Ally Said Sangu vs Republic (Criminal Appeal No. 293 of 2023) [2025] TZCA 1054 (9 October 2025)
Judgment
IN THE COURT OF APPEAL OF TANZANIA AT SONGEA (CORAM: MKUYE, J.A.. MASOUP, J.A. And ISMAIL, J.A^ CRIMINAL APPEAL NO. 293 OF 2023 ALLY SAID SANGU....................... ................................................ APPELLANT VERSUS THE REPUBLIC ......................................................................... RESPONDENT (Appeal from the decision of the High Court of Tanzania at Songea) (Luvanda, J.) dated the 17th day of February, 2023 in DC. Criminal Appeal No. 42 of 2022 JUDGMENT OF THE COURT 06th & 09th October, 2025 MKUYE, J.A.: Before the District Court of Namtumbo at Namtumbo, the appellant Ally Said Sangu was arraigned for an offence of rape contrary to section 130 (1) (2) ( e) and 131 of the Penal Code [Cap 16 R.E. 2019]. It was alleged in the particulars of the offence that, the appellant, on 16th January 2021 at Kitanda village within Namtumbo District in Ruvuma Region, raped A d/o H, (name withheld to conceal her identify), a girl aged seven (7) years old.
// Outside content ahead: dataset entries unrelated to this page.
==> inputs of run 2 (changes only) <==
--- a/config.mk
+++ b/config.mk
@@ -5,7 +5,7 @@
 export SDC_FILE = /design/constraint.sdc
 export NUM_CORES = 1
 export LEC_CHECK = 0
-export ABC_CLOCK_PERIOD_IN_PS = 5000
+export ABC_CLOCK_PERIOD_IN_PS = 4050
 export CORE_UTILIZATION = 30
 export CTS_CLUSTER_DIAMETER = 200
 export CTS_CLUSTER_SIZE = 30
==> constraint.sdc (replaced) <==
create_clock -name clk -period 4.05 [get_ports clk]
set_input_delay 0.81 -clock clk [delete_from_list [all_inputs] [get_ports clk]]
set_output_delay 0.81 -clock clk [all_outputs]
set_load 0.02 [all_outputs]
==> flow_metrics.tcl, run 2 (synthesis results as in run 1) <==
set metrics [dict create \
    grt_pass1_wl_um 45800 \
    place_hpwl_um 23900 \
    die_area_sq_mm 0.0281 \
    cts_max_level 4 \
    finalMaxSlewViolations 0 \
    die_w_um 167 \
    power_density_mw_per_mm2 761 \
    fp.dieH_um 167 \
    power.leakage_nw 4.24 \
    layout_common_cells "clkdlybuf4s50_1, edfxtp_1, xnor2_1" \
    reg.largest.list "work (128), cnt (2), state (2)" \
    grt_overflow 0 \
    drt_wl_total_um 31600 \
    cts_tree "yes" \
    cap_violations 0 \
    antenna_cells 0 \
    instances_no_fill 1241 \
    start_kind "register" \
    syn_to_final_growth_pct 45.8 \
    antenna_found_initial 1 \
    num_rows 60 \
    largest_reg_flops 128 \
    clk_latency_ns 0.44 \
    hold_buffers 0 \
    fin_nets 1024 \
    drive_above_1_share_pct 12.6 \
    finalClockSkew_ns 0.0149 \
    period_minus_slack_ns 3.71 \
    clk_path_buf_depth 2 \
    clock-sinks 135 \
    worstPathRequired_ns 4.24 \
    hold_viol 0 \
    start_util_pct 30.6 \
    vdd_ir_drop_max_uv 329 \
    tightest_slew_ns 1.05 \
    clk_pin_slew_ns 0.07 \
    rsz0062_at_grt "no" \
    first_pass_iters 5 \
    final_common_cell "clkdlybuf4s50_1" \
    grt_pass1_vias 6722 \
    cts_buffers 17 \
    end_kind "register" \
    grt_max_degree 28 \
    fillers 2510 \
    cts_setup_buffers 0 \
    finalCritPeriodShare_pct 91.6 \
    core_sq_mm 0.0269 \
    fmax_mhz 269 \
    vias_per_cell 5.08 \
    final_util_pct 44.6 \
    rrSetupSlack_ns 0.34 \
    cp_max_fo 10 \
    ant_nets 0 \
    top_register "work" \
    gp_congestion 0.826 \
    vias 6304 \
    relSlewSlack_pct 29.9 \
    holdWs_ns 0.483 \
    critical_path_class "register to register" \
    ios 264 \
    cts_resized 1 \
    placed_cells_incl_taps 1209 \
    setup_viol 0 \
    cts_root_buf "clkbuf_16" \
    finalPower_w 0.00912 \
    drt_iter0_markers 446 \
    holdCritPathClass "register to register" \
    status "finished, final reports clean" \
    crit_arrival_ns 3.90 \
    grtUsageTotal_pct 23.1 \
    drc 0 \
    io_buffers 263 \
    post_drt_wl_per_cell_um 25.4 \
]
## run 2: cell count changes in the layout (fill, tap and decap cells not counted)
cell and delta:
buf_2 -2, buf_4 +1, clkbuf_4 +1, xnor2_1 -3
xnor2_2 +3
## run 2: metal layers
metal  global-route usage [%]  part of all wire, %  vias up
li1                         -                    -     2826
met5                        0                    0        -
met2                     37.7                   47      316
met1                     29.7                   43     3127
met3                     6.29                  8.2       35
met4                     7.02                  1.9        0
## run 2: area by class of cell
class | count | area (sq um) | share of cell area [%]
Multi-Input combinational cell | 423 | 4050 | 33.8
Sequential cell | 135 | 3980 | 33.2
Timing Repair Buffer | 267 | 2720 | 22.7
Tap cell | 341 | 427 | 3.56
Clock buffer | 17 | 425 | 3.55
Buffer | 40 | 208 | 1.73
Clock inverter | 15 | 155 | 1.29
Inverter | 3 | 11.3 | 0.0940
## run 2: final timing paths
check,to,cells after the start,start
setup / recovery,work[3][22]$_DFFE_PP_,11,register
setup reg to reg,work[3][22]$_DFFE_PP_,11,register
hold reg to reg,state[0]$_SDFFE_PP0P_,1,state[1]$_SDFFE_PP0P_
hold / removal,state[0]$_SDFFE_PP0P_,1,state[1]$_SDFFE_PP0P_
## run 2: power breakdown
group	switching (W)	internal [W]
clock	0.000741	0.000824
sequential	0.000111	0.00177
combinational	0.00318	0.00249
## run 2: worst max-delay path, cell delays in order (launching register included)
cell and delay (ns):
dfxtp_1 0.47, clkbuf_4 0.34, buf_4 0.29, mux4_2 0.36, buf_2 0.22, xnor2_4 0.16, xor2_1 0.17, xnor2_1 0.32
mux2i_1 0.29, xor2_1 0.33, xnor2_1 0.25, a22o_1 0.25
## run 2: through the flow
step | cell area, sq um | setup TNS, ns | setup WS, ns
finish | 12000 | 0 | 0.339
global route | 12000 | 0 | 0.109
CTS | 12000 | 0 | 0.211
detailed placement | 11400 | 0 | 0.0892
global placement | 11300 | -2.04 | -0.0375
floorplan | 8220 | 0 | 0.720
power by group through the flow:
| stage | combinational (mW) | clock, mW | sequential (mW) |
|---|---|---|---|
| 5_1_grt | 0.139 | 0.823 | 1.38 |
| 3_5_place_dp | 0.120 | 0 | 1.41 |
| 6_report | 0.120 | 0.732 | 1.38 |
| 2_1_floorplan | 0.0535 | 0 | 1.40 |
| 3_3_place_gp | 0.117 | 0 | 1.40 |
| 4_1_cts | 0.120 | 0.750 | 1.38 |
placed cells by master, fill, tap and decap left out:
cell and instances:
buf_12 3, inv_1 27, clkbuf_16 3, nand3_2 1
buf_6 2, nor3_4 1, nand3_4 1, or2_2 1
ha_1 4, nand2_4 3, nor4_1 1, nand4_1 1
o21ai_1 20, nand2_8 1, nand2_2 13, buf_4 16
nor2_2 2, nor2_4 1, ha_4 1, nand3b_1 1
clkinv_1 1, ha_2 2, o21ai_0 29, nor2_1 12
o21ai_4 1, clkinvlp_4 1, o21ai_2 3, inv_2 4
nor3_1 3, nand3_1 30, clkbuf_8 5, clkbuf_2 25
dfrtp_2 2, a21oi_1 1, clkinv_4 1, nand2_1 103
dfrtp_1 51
The appellant pleaded not guilty to the charge which prompted the prosecution to call four witnesses to prove the charge and produced two exhibits. The brief facts of the matter leading to this appeal are that: On 16th January 2021, the victim's mother was at home. While her daughter PW2, the victim, was playing with her fellow children. Later, PW1 left leaving none at home. While on her move to cross the road, one Yasin called her and inquired from her whether the girl being raped was hers. Acting on that information, she went back and witnessed the appellant raping her daughter. On seeing PW1, the appellant released the victim. Luckily enough, at that particular time, a police officer (PW4) passed by. That is when PW1 called and reported to him about the incident. PW4 inspected the appellant and observed spermatozoa on both the appellant's and the victim's clothes. PW4 arrested the appellant and took him to the police station. His cautioned statement (exhibit P2) was recorded where he allegedly confessed to commit the offence but sought reconciliation. Meanwhile, as the matter was reported at the police station, the victim was issued with a PF3 (exhibit PI) and was taken to Kitanda Hospital. She was examined by PW3, a nurse who confirmed that the victim was raped
having lost her virginity and sperms and bruises in her vagina were observed. PW1 and PW2 identified the appellant to have raped the victim. In defence, the appellant denied the commission of the offence. He did not deny his presence in the village though he complained as to why they did not settle the matter as he was prepared to pay for a reconciliation at the village level. After a full trial, the appellant was found guilty, convicted and sentenced to thirty years imprisonment. Aggrieved by the conviction and sentence, he appealed to the High Court but his appeal was unsuccessful as the conviction was sustained and further the sentence was substituted to life imprisonment. Still protesting his innocence, the appellant has preferred the instant appeal fronting five grounds of appeal which for a reason to become apparent shortly, we shall not reproduce them. When the appeal was called on for hearing, the appellant appeared in person as he had no representation while the respondent Republic was represented by Ms. Mwajabu Tengeneza, learned Principal State Attorney while assisted by Ms. Generosa Montano and Mr. Frank Chonja, both learned State Attorneys.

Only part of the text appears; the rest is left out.